# [SOLVED] Quick optimization question

• June 1st 2009, 02:06 PM
sinewave85
[SOLVED] Quick optimization question
I don't understand why in this example problem the textbook authors chose the values they did for the domain of the the variable. Any clarification would be welcome!

The lower right-hand corner of a piece of paper is folded over to reach the leftmost edge, as shown. If the page is 20 cm wide and 30 cm long, what is the length L of the shortest possible crease?

http://i125.photobucket.com/albums/p...thdraw4637.jpg

The text states that $0 \leq x \leq 15$. I don't understand why it is not $0 \leq x \leq 20$ -- that is what I would have used.

How to you know just looking at the basic problem information that the maximum possible value for x is 15?
• June 2nd 2009, 06:03 AM
Media_Man
The text is wrong
People put a lot of faith in the anti-typo magic of text books. Of course x can be greater than 15. It can be shown that x must be at least 10, otherwise the rightmost corner of the paper won't even reach the leftmost wall at all. In fact, only when x is greater than 11.848 will L terminate on the right of the page instead of the top of the page ( L(x) is a piecewise function). Perhaps the text accidentally gave away the answer, as the minimum value of L(x) is in fact x=15.

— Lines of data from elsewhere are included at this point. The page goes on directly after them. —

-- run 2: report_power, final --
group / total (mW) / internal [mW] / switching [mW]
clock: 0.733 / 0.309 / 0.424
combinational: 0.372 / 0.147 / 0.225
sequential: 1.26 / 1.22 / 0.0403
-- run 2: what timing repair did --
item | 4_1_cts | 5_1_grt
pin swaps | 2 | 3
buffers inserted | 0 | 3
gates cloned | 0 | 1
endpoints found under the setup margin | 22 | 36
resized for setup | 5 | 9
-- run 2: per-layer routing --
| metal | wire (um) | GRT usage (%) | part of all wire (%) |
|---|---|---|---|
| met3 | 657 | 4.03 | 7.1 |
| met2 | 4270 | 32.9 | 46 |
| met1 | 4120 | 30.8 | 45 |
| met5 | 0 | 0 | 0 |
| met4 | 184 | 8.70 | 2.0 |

Do you need help with the problem itself or just this setup question?
• June 2nd 2009, 08:13 AM
Calculus26
I agree completely with Media Man except I get 11.459 for the point beyond which L lies on the right side of the page??????
• June 2nd 2009, 08:29 AM
Media_Man
Blooper
Yes, Calculus26, you are correct. I got $L(x)=\sqrt{\frac{x^3}{x-10}}$ and tried to set up the inequality $L(x)<30$, which is not the breaking point I was looking for. The correct value of x is the solution to $x^2-90x+900=0$, which is indeed 11.45898034.

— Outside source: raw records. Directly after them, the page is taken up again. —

[src/hw/rtl/sorted_slot_list_table.sv]
`timescale 1ns / 1ps
// ----------------------------------------------------------------------------
// sorted_slot_list_table
// Slot table kept as an ascending list: insert, delete by value, read slot.
// ----------------------------------------------------------------------------
//
//  channel   dir  handshake              payload
//  -------   ---  ---------------------  ---------------------------
//  req       in   req_valid / req_stall  req_data   (sslt_pkg::req_t)
//  res       out  res_valid / res_stall  res_data   (sslt_pkg::res_t)
//  cfg       in   cfg_we                 cfg_data   (max_value)
//
//  Steps: a request makes one read of the addressed slot, one pass over all
//  SLOTS entries through the single RAM read port and one finish step, then
//  the table is ready again.
//  Reset: arst_n clears the per-slot valid bits at once, so every slot reads
//  empty right after reset; no clearing pass. max_value resets to 100.
//  Stalls: the result sits in an output register; the next request is taken
//  while it waits. A second result waits in the finish cycle until the
//  output register frees up.
//
// Operation
//  Values live in a RAM. A valid bit per slot (flip-flops) marks occupied
//  slots; an invalid slot reads as the empty mark. A request runs:
//   PRE  : addressed slot's value comes back (its old contents).
//   SCAN : every slot streams out once; in the same pass we collect
//          - the first slot matching the request value (duplicate / delete),
//          - the smallest value, skipping the value being deleted (new head),
//          - the smallest value above the addressed slot's value (successor).
//   FIN  : status is decided, the RAM / valid bits are updated, result out.
//  Values are unique in the table, so "smallest" never has ties.
// ----------------------------------------------------------------------------
module sorted_slot_list_table #(
	parameter int SLOTS = 32
) (
	input  logic            clk,
	input  logic            arst_n,
	// request channel
	input  logic            req_valid,
	output logic            req_stall,
	input  sslt_pkg::req_t  req_data,
	// result channel
	output logic            res_valid,
	input  logic            res_stall,
	output sslt_pkg::res_t  res_data,
	// config
	input  logic            cfg_we,
	input  logic [7:0]      cfg_data
);

	localparam int AW = $clog2(SLOTS);
	localparam int CW = $clog2(SLOTS + 1);
	localparam logic [5:0]    NO_SLOT   = 6'(SLOTS);
	localparam logic [CW-1:0] SCAN_LAST = CW'(SLOTS);

	localparam logic [1:0] ST_IDLE = 2'd0;
	localparam logic [1:0] ST_PRE  = 2'd1;
	localparam logic [1:0] ST_SCAN = 2'd2;
	localparam logic [1:0] ST_FIN  = 2'd3;

	// control
	logic [1:0]       state_q;
	logic [CW-1:0]    iss_q;       // next slot index to issue during the scan
	logic [SLOTS-1:0] valid_q;     // slot occupied
	logic [7:0]       max_value_q;
	logic             res_valid_q;

	// request and scan results
	sslt_pkg::req_t req_q;
	logic [7:0]     sval_q;        // addressed slot contents
	logic           mfound_q;
	logic [AW-1:0]  midx_q;
	logic           hfound_q;
	logic [7:0]     hmin_q;
	logic [AW-1:0]  hidx_q;
	logic           sfound_q;
	logic [7:0]     smin_q;
	logic [AW-1:0]  sidx_q;
	sslt_pkg::res_t res_q;

	// RAM read path
	logic [AW-1:0] rd_addr;
	logic [7:0]    rd_data;
	logic          rdv_s1;
	logic [AW-1:0] ridx_s1;
	logic [7:0]    entry;
	logic          occ;

	logic          accept;
	logic          in_slot_ok;
	logic          slot_ok;
	logic [AW-1:0] slot_idx;
	logic          vbad;
	logic          excl;
	logic          fin_go;

	// finish decision
	logic [2:0]     stat;
	logic           do_ins;
	logic           do_del;
	sslt_pkg::res_t res_nxt;

	assign accept     = req_valid && !req_stall;
	assign req_stall  = (state_q != ST_IDLE);
	assign in_slot_ok = (req_data.slot < NO_SLOT);
	assign slot_ok    = (req_q.slot < NO_SLOT);
	assign slot_idx   = slot_ok ? req_q.slot[AW-1:0] : '0;
	assign vbad       = (req_q.value == sslt_pkg::EMPTY_MARK) || (req_q.value > max_value_q);
	// deleted value drops out of the head search
	assign excl       = (req_q.command == sslt_pkg::CMD_DELETE) && !vbad;
	assign fin_go     = (state_q == ST_FIN) && (!res_valid_q || !res_stall);

	always_comb begin
		rd_addr = '0;
		unique case (state_q)
			ST_IDLE: rd_addr = in_slot_ok ? req_data.slot[AW-1:0] : '0;
			ST_PRE:  rd_addr = '0;
			ST_SCAN: rd_addr = (iss_q < SCAN_LAST) ? iss_q[AW-1:0] : '0;
			ST_FIN:  rd_addr = '0;
			default: rd_addr = '0;
		endcase
	end

	sslt_ram #(
		.WIDTH (8),
		.DEPTH (SLOTS)
	) u_ram (
		.clk   (clk),
		.we    (fin_go && do_ins),
		.waddr (slot_idx),
		.wdata (req_q.value),
		.raddr (rd_addr),
		.rdata (rd_data)
	);

	always_ff @(posedge clk) begin
		rdv_s1  <= valid_q[rd_addr];
		ridx_s1 <= rd_addr;
	end

	assign occ   = rdv_s1;
	assign entry = rdv_s1 ? rd_data : sslt_pkg::EMPTY_MARK;

	// control registers
	always_ff @(posedge clk or negedge arst_n) begin
		if (!arst_n) begin
			state_q     <= ST_IDLE;
			iss_q       <= '0;
			valid_q     <= '0;
			max_value_q <= sslt_pkg::MAX_VALUE_RESET;
			res_valid_q <= 1'b0;
		end else begin
			if (cfg_we) begin
				max_value_q <= cfg_data;
			end
			// a new result loads the output register, else a taken one leaves
			if (fin_go) begin
				res_valid_q <= 1'b1;
			end else if (res_valid_q && !res_stall) begin
				res_valid_q <= 1'b0;
			end
			unique case (state_q)
				ST_IDLE: begin
					if (accept) begin
						state_q <= ST_PRE;
					end
				end
				ST_PRE: begin
					iss_q   <= CW'(1);
					state_q <= ST_SCAN;
				end
				ST_SCAN: begin
					if (iss_q == SCAN_LAST) begin
						state_q <= ST_FIN;
					end else begin
						iss_q <= iss_q + CW'(1);
					end
				end
				ST_FIN: begin
					if (fin_go) begin
						state_q <= ST_IDLE;
						if (do_ins) begin
							valid_q[slot_idx] <= 1'b1;
						end
						if (do_del) begin
							valid_q[midx_q] <= 1'b0;
						end
					end
				end
				default: state_q <= ST_IDLE;
			endcase
		end
	end

	// request capture and scan accumulators
	always_ff @(posedge clk) begin
		if (accept) begin
			req_q <= req_data;
		end
		if (state_q == ST_PRE) begin
			sval_q   <= slot_ok ? entry : sslt_pkg::EMPTY_MARK;
			mfound_q <= 1'b0;
			hfound_q <= 1'b0;
			sfound_q <= 1'b0;
		end
		if (state_q == ST_SCAN) begin
			if (occ && !mfound_q && (entry == req_q.value)) begin
				mfound_q <= 1'b1;
				midx_q   <= ridx_s1;
			end
			if (occ && !(excl && (entry == req_q.value)) && (!hfound_q || (entry < hmin_q))) begin
				hfound_q <= 1'b1;
				hmin_q   <= entry;
				hidx_q   <= ridx_s1;
			end
			if (occ && (entry > sval_q) && (!sfound_q || (entry < smin_q))) begin
				sfound_q <= 1'b1;
				smin_q   <= entry;
				sidx_q   <= ridx_s1;
			end
		end
		if (fin_go) begin
			res_q <= res_nxt;
		end
	end

	// status and result
	always_comb begin
		stat   = sslt_pkg::STAT_OK;
		do_ins = 1'b0;
		do_del = 1'b0;
		unique case (req_q.command)
			sslt_pkg::CMD_INSERT: begin
				priority if (!slot_ok)                        stat = sslt_pkg::STAT_SLOT_RANGE;
				else if (sval_q != sslt_pkg::EMPTY_MARK)      stat = sslt_pkg::STAT_OCCUPIED;
				else if (vbad)                                stat = sslt_pkg::STAT_VAL_RANGE;
				else if (mfound_q)                            stat = sslt_pkg::STAT_DUPLICATE;
				else                                          do_ins = 1'b1;
			end
			sslt_pkg::CMD_DELETE: begin
				priority if (vbad)   stat = sslt_pkg::STAT_VAL_RANGE;
				else if (!mfound_q)  stat = sslt_pkg::STAT_NOT_FOUND;
				else                 do_del = 1'b1;
			end
			sslt_pkg::CMD_READ: begin
				priority if (!slot_ok)                        stat = sslt_pkg::STAT_SLOT_RANGE;
				else if (sval_q == sslt_pkg::EMPTY_MARK)      stat = sslt_pkg::STAT_SLOT_EMPTY;
				else                                          stat = sslt_pkg::STAT_OK;
			end
			default: stat = sslt_pkg::STAT_OK;
		endcase

		res_nxt.status     = stat;
		res_nxt.slot_value = sslt_pkg::EMPTY_MARK;
		res_nxt.next_slot  = NO_SLOT;
		if ((req_q.command == sslt_pkg::CMD_READ) && (stat == sslt_pkg::STAT_OK)) begin
			res_nxt.slot_value = sval_q;
			res_nxt.next_slot  = sfound_q ? 6'(sidx_q) : NO_SLOT;
		end

		// head after the update: an insert may undercut the scanned minimum
		res_nxt.head_slot = hfound_q ? 6'(hidx_q) : NO_SLOT;
		if (do_ins && (!hfound_q || (req_q.value < hmin_q))) begin
			res_nxt.head_slot = 6'(slot_idx);
		end

		res_nxt.touched_slot = NO_SLOT;
		if (do_ins) begin
			res_nxt.touched_slot = 6'(slot_idx);
		end else if (do_del) begin
			res_nxt.touched_slot = 6'(midx_q);
		end
	end

	assign res_valid = res_valid_q;
	assign res_data  = res_q;

endmodule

sinewave85: Again, do you seek assistance on the actual problem, or did you simply need to clear up this one simple text mistake?
• June 2nd 2009, 10:29 AM
sinewave85
You guys pwn the text!
Thanks for the help, Media_Man and Calculus 26. I could not get to my computer this morning, so forgive my tardy reply. This is an example problem is a review book that accompanies my text book -- I have it fully worked in front of me -- and I was just looking for clarification on that one point. I don't have enough confidence in my own mathematical abilities to assume that if I disagree with something in a text book that the point of error is the book and not me, so it is nice to have some reenforcement. Thanks again, Media_Man and Calculus 26!
• June 2nd 2009, 10:33 AM
Calculus26
sinewave---the confidence will come.

I have had seveal students who always thought the answer in the book
was wrong whenever their answer didn't match.

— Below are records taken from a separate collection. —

<file path="config.mk">
export PLATFORM = sky130hd
export DESIGN_NAME = cubic_bspline_basis_weights
export DESIGN_NICKNAME = d
export VERILOG_FILES = /design/src/rtl/bbw_pkg.sv /design/src/rtl/bbw_powers.sv /design/src/rtl/bbw_terms.sv /design/src/rtl/bbw_div3.sv /design/src/rtl/cubic_bspline_basis_weights.sv
export SDC_FILE = /design/constraint.sdc
export NUM_CORES = 2
export LEC_CHECK = 0
export BUFFER_PORTS_ARGS = -buffer_cell sky130_fd_sc_hd__buf_2
export CELL_PAD_IN_SITES_DETAIL_PLACEMENT = 2
export CELL_PAD_IN_SITES_GLOBAL_PLACEMENT = 2
export CORE_ASPECT_RATIO = 1.1
export CORE_UTILIZATION = 32
export DETAILED_ROUTE_END_ITERATION = 10
export PLACE_DENSITY = 0.67
export SETUP_SLACK_MARGIN = 0.2
export SLEW_MARGIN = 20
export SYNTH_ARGS = -nofsm -noshare
export SYNTH_HDL_FRONTEND = slang
export SYNTH_HIERARCHICAL = 1
export SYNTH_SLANG_ARGS = --single-unit
export TNS_END_PERCENT = 10
</file>
<file path="constraint.sdc">
create_clock -name aclk -period 22 [get_ports aclk]
set_input_delay 1.1 -clock aclk [delete_from_list [all_inputs] [get_ports aclk]]
set_output_delay 1.1 -clock aclk [all_outputs]
set_load 0.1 [all_outputs]
</file>
==> config.mk <==
export PLATFORM = sky130hd
export DESIGN_NAME = fit_strategy_block_allocator_unit
export DESIGN_NICKNAME = d
export VERILOG_FILES = /design/src/rtl/fsba_pkg.sv /design/src/rtl/fsba_ctrl.sv /design/src/rtl/fsba_dp.sv /design/src/rtl/fit_strategy_block_allocator_unit.sv
export SDC_FILE = /design/constraint.sdc
export NUM_CORES = 1
export LEC_CHECK = 0
export ABC_AREA = 0
export BUFFER_PORTS_ARGS = -buffer_cell sky130_fd_sc_hd__clkbuf_2
export CORE_MARGIN = 2
export CORE_UTILIZATION = 62
export CTS_CLUSTER_SIZE = 16
export DETAILED_ROUTE_END_ITERATION = 10
export GPL_ROUTABILITY_DRIVEN = 0
export PLACE_DENSITY_LB_ADDON = 0.3
export SLEW_MARGIN = 20
export SYNTH_ARGS = -nofsm -noshare
export SYNTH_HDL_FRONTEND = slang
export SYNTH_SLANG_ARGS = --single-unit
==> constraint.sdc <==
create_clock -name clock -period 5.25 [get_ports clock]
set_clock_uncertainty 0.1 [all_clocks]
set_input_delay 0.7875 -clock clock [delete_from_list [all_inputs] [get_ports clock]]
set_output_delay 0.7875 -clock clock [all_outputs]
set_load 0.01 [all_outputs]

Believe me you're in a better position doubting yourself a little.
• June 2nd 2009, 10:51 AM
sinewave85
The benefits of doubt.
Quote:

Originally Posted by Calculus26
sinewave---the confidence will come.

I have had seveal students who always thought the answer in the book
was wrong whenever their answer didn't match.

Believe me you're in a better position doubting yourself a little.

I think that I was a bit more like that when I was younger, but with age has come the wisdom to recognize my own limitations.

P.S. As a self-taught math student, I can say with confidence that the world needs all of the good math teachers it can get -- I would not recommend that anyone do it the way I have. I hope your students appreciate you!